**Your objective**
Look through the data that follows and copy each line with the string "typedef".

**Dataset records**
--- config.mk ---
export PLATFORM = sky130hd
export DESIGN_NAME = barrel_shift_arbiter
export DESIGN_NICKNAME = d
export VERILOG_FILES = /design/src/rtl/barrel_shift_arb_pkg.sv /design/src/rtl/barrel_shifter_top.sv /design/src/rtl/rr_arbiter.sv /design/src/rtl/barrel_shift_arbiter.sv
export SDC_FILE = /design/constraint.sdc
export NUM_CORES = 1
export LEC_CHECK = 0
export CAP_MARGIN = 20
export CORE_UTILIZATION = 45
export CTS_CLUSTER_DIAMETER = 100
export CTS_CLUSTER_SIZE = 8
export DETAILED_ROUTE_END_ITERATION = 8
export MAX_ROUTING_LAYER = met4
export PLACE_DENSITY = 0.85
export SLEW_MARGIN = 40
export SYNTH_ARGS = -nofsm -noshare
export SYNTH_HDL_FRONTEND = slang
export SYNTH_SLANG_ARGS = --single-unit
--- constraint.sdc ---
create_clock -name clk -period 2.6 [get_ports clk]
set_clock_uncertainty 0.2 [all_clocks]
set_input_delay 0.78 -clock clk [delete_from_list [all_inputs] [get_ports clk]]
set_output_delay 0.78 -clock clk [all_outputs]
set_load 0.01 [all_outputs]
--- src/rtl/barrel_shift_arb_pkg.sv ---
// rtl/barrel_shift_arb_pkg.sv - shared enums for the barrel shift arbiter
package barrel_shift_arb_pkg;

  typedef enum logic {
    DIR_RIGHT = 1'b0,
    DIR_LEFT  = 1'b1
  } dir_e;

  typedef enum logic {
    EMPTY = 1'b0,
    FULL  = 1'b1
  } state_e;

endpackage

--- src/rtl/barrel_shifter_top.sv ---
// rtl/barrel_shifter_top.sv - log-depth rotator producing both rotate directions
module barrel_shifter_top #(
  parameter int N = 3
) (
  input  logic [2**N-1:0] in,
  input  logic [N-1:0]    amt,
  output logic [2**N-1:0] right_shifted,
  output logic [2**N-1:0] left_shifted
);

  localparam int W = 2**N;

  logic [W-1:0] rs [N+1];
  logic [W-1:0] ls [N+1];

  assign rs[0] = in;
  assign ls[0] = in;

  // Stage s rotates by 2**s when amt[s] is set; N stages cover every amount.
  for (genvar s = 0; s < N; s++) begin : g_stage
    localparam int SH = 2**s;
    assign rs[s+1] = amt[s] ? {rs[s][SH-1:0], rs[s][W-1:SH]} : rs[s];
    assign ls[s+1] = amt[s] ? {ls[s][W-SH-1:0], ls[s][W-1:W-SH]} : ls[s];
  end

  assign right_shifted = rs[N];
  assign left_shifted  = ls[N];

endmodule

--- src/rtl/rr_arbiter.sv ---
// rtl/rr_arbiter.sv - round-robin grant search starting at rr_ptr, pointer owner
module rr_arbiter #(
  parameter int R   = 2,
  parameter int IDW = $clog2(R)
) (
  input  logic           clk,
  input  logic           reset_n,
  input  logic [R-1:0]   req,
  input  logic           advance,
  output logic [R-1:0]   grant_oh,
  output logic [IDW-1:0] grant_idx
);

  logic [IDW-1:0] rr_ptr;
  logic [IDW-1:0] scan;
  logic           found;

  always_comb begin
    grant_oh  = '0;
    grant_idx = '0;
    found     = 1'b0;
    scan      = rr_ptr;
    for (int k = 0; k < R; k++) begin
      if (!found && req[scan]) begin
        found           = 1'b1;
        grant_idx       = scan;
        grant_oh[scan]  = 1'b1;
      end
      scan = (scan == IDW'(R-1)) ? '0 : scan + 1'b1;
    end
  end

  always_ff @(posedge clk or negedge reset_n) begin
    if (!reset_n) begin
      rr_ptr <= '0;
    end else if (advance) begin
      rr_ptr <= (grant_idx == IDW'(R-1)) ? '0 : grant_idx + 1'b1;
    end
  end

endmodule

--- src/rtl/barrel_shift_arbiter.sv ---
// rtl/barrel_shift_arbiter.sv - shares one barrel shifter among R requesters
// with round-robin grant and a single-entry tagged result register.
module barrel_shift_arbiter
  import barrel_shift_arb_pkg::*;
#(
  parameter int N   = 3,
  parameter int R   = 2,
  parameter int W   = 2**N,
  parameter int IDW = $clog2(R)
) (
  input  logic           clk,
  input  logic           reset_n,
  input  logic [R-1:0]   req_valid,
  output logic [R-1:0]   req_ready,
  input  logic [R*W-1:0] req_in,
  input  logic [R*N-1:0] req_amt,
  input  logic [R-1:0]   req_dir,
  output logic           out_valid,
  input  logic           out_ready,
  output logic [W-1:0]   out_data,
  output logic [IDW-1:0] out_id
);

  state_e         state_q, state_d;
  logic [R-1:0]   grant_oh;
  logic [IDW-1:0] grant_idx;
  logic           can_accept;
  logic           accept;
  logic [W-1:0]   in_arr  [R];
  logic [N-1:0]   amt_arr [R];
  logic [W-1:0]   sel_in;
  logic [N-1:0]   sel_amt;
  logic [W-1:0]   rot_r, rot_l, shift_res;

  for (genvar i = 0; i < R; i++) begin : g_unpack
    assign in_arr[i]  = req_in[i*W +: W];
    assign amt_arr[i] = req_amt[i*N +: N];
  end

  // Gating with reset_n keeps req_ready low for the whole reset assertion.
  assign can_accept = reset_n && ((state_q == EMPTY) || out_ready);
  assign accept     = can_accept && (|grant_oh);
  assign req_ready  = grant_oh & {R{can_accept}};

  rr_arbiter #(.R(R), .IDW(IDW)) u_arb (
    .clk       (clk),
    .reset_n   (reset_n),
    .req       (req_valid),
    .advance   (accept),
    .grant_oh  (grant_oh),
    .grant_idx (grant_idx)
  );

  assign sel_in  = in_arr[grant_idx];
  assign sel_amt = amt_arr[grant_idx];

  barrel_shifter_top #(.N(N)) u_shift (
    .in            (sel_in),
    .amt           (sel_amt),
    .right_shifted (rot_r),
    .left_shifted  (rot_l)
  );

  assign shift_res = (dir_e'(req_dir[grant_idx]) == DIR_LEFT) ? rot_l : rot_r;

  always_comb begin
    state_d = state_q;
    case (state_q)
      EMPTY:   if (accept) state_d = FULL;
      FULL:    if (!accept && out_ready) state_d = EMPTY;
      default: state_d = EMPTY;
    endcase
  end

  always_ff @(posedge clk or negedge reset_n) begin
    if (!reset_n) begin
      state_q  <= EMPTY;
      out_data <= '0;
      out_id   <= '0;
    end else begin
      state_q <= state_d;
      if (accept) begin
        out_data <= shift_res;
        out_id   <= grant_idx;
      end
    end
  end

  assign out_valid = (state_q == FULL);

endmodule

--

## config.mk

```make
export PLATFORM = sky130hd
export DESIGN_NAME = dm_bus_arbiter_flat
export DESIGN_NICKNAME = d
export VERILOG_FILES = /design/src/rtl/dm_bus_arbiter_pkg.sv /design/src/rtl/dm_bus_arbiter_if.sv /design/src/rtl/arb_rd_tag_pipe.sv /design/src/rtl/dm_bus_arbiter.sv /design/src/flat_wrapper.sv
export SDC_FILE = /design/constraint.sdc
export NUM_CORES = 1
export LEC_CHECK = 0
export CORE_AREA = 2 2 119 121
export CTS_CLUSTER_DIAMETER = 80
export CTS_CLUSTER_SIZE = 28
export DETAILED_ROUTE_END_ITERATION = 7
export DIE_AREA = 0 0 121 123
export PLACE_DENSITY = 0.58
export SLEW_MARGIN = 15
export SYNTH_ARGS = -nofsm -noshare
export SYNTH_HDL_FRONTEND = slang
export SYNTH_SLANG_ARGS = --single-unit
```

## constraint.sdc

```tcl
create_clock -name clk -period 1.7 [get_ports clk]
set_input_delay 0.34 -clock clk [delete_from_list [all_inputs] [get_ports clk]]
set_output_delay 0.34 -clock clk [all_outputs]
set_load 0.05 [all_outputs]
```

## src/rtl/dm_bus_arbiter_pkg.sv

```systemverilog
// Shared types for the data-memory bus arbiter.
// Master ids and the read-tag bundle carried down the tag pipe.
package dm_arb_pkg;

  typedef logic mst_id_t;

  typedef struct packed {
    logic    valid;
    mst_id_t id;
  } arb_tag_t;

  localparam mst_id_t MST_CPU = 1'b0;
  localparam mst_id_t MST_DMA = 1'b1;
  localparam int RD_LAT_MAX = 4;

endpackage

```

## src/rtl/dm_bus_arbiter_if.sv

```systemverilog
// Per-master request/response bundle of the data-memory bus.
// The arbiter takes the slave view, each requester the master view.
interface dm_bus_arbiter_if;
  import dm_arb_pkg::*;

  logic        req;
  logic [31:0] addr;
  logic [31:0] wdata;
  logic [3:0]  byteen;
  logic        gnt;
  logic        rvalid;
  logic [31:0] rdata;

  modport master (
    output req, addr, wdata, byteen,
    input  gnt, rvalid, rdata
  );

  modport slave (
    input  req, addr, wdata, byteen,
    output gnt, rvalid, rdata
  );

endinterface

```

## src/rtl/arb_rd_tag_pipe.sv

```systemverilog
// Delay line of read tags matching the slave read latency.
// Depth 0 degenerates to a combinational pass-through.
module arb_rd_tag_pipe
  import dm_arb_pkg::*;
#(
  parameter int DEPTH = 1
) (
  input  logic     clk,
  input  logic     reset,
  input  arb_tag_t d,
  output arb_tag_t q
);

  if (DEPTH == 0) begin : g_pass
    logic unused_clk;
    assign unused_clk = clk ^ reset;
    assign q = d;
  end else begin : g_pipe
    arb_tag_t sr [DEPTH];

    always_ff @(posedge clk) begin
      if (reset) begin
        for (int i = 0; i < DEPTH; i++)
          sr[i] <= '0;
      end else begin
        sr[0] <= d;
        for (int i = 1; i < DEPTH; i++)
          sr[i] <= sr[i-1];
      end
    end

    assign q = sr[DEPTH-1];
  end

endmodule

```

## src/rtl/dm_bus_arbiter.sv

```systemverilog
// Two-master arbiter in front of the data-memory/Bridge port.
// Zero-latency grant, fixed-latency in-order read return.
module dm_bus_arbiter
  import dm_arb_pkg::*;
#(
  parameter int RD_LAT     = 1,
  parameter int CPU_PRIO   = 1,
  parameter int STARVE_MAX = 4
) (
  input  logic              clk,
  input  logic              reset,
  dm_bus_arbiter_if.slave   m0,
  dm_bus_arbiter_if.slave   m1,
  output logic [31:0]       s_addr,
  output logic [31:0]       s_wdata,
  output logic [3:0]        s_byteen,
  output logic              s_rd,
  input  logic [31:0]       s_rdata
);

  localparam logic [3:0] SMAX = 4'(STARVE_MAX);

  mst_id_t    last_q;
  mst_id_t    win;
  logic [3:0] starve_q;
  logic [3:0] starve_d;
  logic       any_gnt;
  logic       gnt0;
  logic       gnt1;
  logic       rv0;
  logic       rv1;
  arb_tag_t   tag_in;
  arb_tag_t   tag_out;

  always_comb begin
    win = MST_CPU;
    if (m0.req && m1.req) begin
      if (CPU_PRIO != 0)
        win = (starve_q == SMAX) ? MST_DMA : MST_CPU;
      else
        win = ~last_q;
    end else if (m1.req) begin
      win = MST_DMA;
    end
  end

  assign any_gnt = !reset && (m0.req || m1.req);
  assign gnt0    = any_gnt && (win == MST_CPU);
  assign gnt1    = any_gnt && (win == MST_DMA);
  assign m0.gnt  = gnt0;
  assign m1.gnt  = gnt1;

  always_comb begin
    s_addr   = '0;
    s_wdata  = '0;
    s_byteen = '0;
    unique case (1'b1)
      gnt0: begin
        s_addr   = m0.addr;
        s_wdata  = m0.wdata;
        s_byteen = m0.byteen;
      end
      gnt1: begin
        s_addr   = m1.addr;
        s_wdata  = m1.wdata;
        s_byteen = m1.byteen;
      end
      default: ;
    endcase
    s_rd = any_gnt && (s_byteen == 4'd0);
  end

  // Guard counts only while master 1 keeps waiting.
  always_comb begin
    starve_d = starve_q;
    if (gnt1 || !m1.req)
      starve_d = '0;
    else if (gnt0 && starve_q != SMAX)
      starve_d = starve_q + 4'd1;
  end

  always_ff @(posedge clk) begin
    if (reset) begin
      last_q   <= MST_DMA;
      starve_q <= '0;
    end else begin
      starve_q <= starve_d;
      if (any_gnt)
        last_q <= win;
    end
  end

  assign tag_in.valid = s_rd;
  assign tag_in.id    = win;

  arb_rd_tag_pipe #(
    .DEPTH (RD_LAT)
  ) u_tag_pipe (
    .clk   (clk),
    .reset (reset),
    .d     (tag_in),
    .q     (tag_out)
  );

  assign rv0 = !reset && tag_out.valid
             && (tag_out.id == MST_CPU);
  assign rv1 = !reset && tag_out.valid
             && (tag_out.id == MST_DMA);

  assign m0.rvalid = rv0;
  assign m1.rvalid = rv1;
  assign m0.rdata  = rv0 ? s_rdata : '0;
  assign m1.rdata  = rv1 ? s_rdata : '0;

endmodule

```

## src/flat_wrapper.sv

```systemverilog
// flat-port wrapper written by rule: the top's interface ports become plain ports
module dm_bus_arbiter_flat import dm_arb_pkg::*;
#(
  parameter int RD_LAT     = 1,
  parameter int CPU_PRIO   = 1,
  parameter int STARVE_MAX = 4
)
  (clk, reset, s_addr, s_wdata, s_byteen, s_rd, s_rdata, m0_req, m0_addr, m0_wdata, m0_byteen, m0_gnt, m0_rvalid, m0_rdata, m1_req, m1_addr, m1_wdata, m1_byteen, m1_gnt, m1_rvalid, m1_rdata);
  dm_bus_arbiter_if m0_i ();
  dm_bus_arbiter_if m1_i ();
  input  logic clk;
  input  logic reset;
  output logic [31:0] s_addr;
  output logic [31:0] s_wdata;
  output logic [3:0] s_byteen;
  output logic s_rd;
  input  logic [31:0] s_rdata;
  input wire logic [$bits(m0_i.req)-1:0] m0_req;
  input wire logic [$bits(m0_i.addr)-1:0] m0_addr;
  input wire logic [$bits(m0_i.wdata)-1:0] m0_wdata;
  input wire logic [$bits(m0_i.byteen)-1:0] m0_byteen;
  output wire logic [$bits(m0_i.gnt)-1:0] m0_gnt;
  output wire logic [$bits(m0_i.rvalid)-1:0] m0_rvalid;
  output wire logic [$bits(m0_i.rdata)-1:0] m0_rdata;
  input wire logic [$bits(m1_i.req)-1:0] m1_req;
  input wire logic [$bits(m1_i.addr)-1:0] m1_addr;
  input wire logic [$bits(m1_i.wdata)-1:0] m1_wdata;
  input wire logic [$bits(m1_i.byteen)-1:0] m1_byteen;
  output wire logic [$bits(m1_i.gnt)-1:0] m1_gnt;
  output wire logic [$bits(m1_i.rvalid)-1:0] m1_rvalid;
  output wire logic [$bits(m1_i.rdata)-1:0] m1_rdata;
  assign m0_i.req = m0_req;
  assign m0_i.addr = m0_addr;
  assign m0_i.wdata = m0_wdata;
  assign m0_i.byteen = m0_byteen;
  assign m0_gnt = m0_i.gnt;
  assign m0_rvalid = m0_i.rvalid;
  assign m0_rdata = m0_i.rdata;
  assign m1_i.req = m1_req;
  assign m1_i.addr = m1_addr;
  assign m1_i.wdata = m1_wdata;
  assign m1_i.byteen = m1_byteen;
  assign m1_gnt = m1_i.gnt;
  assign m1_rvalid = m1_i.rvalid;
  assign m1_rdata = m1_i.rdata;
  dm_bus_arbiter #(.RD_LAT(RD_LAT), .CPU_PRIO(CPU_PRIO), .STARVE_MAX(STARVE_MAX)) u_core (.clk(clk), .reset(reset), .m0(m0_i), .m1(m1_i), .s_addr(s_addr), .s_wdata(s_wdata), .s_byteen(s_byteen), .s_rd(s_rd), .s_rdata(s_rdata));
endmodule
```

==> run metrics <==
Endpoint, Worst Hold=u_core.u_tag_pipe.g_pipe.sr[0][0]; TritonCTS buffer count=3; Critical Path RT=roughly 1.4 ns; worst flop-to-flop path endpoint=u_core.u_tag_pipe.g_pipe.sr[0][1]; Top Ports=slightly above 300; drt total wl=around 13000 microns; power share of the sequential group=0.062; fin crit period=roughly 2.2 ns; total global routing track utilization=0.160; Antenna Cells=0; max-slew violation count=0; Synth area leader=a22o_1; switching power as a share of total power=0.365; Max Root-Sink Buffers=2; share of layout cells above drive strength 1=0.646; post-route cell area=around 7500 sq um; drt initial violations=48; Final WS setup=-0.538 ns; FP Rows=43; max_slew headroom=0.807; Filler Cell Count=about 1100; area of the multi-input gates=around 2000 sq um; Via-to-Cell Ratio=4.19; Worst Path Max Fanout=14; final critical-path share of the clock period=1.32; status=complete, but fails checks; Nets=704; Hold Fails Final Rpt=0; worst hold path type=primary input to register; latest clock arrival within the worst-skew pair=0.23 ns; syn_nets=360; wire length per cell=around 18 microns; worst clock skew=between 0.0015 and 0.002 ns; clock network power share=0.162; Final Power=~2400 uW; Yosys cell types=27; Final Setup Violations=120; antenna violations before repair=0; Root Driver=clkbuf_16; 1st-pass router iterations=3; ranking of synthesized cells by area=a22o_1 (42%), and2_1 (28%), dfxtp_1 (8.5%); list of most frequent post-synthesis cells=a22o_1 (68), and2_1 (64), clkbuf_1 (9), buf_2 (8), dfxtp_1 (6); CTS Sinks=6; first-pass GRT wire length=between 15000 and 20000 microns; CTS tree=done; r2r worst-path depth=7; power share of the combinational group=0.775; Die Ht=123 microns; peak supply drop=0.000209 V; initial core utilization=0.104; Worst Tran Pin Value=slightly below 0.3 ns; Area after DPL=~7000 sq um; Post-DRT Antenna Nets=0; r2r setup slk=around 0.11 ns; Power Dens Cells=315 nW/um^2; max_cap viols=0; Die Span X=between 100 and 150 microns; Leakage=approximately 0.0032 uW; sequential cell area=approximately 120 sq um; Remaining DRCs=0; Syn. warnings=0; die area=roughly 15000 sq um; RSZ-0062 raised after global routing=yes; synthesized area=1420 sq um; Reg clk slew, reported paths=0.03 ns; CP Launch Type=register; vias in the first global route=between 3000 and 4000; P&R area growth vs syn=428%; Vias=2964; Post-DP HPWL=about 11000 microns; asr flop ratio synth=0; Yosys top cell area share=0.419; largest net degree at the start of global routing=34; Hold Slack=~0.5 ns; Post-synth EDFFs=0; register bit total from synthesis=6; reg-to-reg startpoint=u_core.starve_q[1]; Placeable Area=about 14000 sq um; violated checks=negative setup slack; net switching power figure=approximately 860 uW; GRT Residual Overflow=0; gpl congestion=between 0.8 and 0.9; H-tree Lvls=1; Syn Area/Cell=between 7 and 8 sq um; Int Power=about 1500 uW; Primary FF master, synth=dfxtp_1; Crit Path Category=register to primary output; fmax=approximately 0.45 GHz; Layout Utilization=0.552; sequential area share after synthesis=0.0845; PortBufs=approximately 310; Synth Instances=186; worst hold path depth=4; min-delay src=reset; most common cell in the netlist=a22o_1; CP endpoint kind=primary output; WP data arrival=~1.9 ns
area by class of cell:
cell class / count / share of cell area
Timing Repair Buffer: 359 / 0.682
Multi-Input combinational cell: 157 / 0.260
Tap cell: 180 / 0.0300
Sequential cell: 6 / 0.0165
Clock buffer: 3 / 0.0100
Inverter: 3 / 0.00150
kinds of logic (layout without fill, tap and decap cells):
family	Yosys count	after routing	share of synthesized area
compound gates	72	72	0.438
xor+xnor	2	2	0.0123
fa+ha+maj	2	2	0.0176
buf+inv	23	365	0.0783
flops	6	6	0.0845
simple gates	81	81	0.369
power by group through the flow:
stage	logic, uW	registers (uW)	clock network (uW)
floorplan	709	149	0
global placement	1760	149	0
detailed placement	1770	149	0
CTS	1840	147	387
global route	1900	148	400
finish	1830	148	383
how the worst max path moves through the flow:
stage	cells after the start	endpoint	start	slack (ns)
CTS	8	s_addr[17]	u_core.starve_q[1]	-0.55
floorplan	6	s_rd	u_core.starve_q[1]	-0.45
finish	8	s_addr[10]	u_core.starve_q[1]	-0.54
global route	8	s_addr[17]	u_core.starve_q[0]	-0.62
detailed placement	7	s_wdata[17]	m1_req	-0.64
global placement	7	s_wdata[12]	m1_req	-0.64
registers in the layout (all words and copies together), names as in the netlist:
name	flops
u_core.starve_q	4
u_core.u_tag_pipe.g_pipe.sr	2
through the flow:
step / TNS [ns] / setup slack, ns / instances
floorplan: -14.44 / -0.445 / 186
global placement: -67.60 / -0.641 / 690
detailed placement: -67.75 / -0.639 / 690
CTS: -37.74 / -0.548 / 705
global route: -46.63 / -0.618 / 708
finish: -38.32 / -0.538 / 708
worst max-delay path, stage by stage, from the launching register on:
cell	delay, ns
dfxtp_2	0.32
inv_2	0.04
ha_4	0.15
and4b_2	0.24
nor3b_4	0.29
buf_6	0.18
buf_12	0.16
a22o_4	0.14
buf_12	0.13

**Written answer**
  typedef enum logic {
  typedef enum logic {
  typedef logic mst_id_t;
  typedef struct packed {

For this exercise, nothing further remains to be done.